PROBLEM DETAILS
Give back the entries verbatim.

%%

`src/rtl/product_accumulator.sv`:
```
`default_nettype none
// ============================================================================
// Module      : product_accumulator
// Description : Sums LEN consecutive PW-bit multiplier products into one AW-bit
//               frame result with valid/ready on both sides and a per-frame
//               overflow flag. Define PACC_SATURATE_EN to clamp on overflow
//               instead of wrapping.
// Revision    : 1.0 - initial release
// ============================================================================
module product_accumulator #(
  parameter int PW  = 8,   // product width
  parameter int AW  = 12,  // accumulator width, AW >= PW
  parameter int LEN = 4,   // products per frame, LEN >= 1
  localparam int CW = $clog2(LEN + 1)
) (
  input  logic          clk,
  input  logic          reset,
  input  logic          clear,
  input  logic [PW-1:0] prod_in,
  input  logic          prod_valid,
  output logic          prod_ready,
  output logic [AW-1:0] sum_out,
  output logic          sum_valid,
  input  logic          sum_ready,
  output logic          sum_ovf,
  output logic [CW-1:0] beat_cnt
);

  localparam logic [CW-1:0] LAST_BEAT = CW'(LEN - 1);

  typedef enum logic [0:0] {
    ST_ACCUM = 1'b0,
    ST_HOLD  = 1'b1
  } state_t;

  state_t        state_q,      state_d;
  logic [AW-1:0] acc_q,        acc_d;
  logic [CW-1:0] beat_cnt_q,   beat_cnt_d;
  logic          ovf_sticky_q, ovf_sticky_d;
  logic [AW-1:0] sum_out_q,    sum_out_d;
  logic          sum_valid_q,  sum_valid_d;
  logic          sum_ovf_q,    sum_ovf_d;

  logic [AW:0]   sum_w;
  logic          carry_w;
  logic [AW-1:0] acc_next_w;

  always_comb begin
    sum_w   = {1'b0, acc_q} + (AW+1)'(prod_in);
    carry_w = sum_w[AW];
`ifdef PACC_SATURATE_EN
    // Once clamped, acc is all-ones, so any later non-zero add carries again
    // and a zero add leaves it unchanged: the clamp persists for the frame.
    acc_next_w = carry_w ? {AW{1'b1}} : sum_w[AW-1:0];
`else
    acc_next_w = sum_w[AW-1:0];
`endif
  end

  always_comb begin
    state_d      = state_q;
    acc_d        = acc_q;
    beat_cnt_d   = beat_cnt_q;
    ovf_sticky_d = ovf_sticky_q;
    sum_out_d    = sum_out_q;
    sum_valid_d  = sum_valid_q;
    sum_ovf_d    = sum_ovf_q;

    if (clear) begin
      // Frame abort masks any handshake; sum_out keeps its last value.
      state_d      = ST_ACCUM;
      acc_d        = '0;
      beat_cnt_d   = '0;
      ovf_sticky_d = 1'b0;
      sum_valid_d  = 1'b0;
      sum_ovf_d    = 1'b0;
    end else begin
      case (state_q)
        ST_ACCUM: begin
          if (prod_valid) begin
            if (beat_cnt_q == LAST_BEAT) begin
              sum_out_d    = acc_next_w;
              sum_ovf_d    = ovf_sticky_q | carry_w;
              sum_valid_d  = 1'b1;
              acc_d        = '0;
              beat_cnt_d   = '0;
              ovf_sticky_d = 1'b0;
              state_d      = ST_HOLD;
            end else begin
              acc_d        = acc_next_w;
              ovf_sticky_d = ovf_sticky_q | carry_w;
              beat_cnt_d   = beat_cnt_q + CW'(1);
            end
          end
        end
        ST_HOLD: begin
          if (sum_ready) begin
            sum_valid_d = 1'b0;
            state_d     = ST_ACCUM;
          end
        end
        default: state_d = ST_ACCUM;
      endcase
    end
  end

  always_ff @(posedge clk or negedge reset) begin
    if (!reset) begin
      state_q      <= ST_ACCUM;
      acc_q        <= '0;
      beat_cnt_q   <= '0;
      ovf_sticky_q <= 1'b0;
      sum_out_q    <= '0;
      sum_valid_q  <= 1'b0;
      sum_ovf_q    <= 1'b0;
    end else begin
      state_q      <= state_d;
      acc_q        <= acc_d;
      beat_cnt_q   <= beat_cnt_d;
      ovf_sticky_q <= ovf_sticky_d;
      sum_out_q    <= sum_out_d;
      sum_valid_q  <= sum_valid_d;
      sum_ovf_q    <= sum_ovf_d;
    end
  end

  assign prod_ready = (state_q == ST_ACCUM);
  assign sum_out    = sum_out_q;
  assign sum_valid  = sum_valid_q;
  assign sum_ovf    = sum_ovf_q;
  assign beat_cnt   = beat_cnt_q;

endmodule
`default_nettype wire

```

%%

EXERCISE RESULT
`src/rtl/product_accumulator.sv`:
```
`default_nettype none
// ============================================================================
// Module      : product_accumulator
// Description : Sums LEN consecutive PW-bit multiplier products into one AW-bit
//               frame result with valid/ready on both sides and a per-frame
//               overflow flag. Define PACC_SATURATE_EN to clamp on overflow
//               instead of wrapping.
// Revision    : 1.0 - initial release
// ============================================================================
module product_accumulator #(
  parameter int PW  = 8,   // product width
  parameter int AW  = 12,  // accumulator width, AW >= PW
  parameter int LEN = 4,   // products per frame, LEN >= 1
  localparam int CW = $clog2(LEN + 1)
) (
  input  logic          clk,
  input  logic          reset,
  input  logic          clear,
  input  logic [PW-1:0] prod_in,
  input  logic          prod_valid,
  output logic          prod_ready,
  output logic [AW-1:0] sum_out,
  output logic          sum_valid,
  input  logic          sum_ready,
  output logic          sum_ovf,
  output logic [CW-1:0] beat_cnt
);

  localparam logic [CW-1:0] LAST_BEAT = CW'(LEN - 1);

  typedef enum logic [0:0] {
    ST_ACCUM = 1'b0,
    ST_HOLD  = 1'b1
  } state_t;

  state_t        state_q,      state_d;
  logic [AW-1:0] acc_q,        acc_d;
  logic [CW-1:0] beat_cnt_q,   beat_cnt_d;
  logic          ovf_sticky_q, ovf_sticky_d;
  logic [AW-1:0] sum_out_q,    sum_out_d;
  logic          sum_valid_q,  sum_valid_d;
  logic          sum_ovf_q,    sum_ovf_d;

  logic [AW:0]   sum_w;
  logic          carry_w;
  logic [AW-1:0] acc_next_w;

  always_comb begin
    sum_w   = {1'b0, acc_q} + (AW+1)'(prod_in);
    carry_w = sum_w[AW];
`ifdef PACC_SATURATE_EN
    // Once clamped, acc is all-ones, so any later non-zero add carries again
    // and a zero add leaves it unchanged: the clamp persists for the frame.
    acc_next_w = carry_w ? {AW{1'b1}} : sum_w[AW-1:0];
`else
    acc_next_w = sum_w[AW-1:0];
`endif
  end

  always_comb begin
    state_d      = state_q;
    acc_d        = acc_q;
    beat_cnt_d   = beat_cnt_q;
    ovf_sticky_d = ovf_sticky_q;
    sum_out_d    = sum_out_q;
    sum_valid_d  = sum_valid_q;
    sum_ovf_d    = sum_ovf_q;

    if (clear) begin
      // Frame abort masks any handshake; sum_out keeps its last value.
      state_d      = ST_ACCUM;
      acc_d        = '0;
      beat_cnt_d   = '0;
      ovf_sticky_d = 1'b0;
      sum_valid_d  = 1'b0;
      sum_ovf_d    = 1'b0;
    end else begin
      case (state_q)
        ST_ACCUM: begin
          if (prod_valid) begin
            if (beat_cnt_q == LAST_BEAT) begin
              sum_out_d    = acc_next_w;
              sum_ovf_d    = ovf_sticky_q | carry_w;
              sum_valid_d  = 1'b1;
              acc_d        = '0;
              beat_cnt_d   = '0;
              ovf_sticky_d = 1'b0;
              state_d      = ST_HOLD;
            end else begin
              acc_d        = acc_next_w;
              ovf_sticky_d = ovf_sticky_q | carry_w;
              beat_cnt_d   = beat_cnt_q + CW'(1);
            end
          end
        end
        ST_HOLD: begin
          if (sum_ready) begin
            sum_valid_d = 1'b0;
            state_d     = ST_ACCUM;
          end
        end
        default: state_d = ST_ACCUM;
      endcase
    end
  end

  always_ff @(posedge clk or negedge reset) begin
    if (!reset) begin
      state_q      <= ST_ACCUM;
      acc_q        <= '0;
      beat_cnt_q   <= '0;
      ovf_sticky_q <= 1'b0;
      sum_out_q    <= '0;
      sum_valid_q  <= 1'b0;
      sum_ovf_q    <= 1'b0;
    end else begin
      state_q      <= state_d;
      acc_q        <= acc_d;
      beat_cnt_q   <= beat_cnt_d;
      ovf_sticky_q <= ovf_sticky_d;
      sum_out_q    <= sum_out_d;
      sum_valid_q  <= sum_valid_d;
      sum_ovf_q    <= sum_ovf_d;
    end
  end

  assign prod_ready = (state_q == ST_ACCUM);
  assign sum_out    = sum_out_q;
  assign sum_valid  = sum_valid_q;
  assign sum_ovf    = sum_ovf_q;
  assign beat_cnt   = beat_cnt_q;

endmodule
`default_nettype wire

```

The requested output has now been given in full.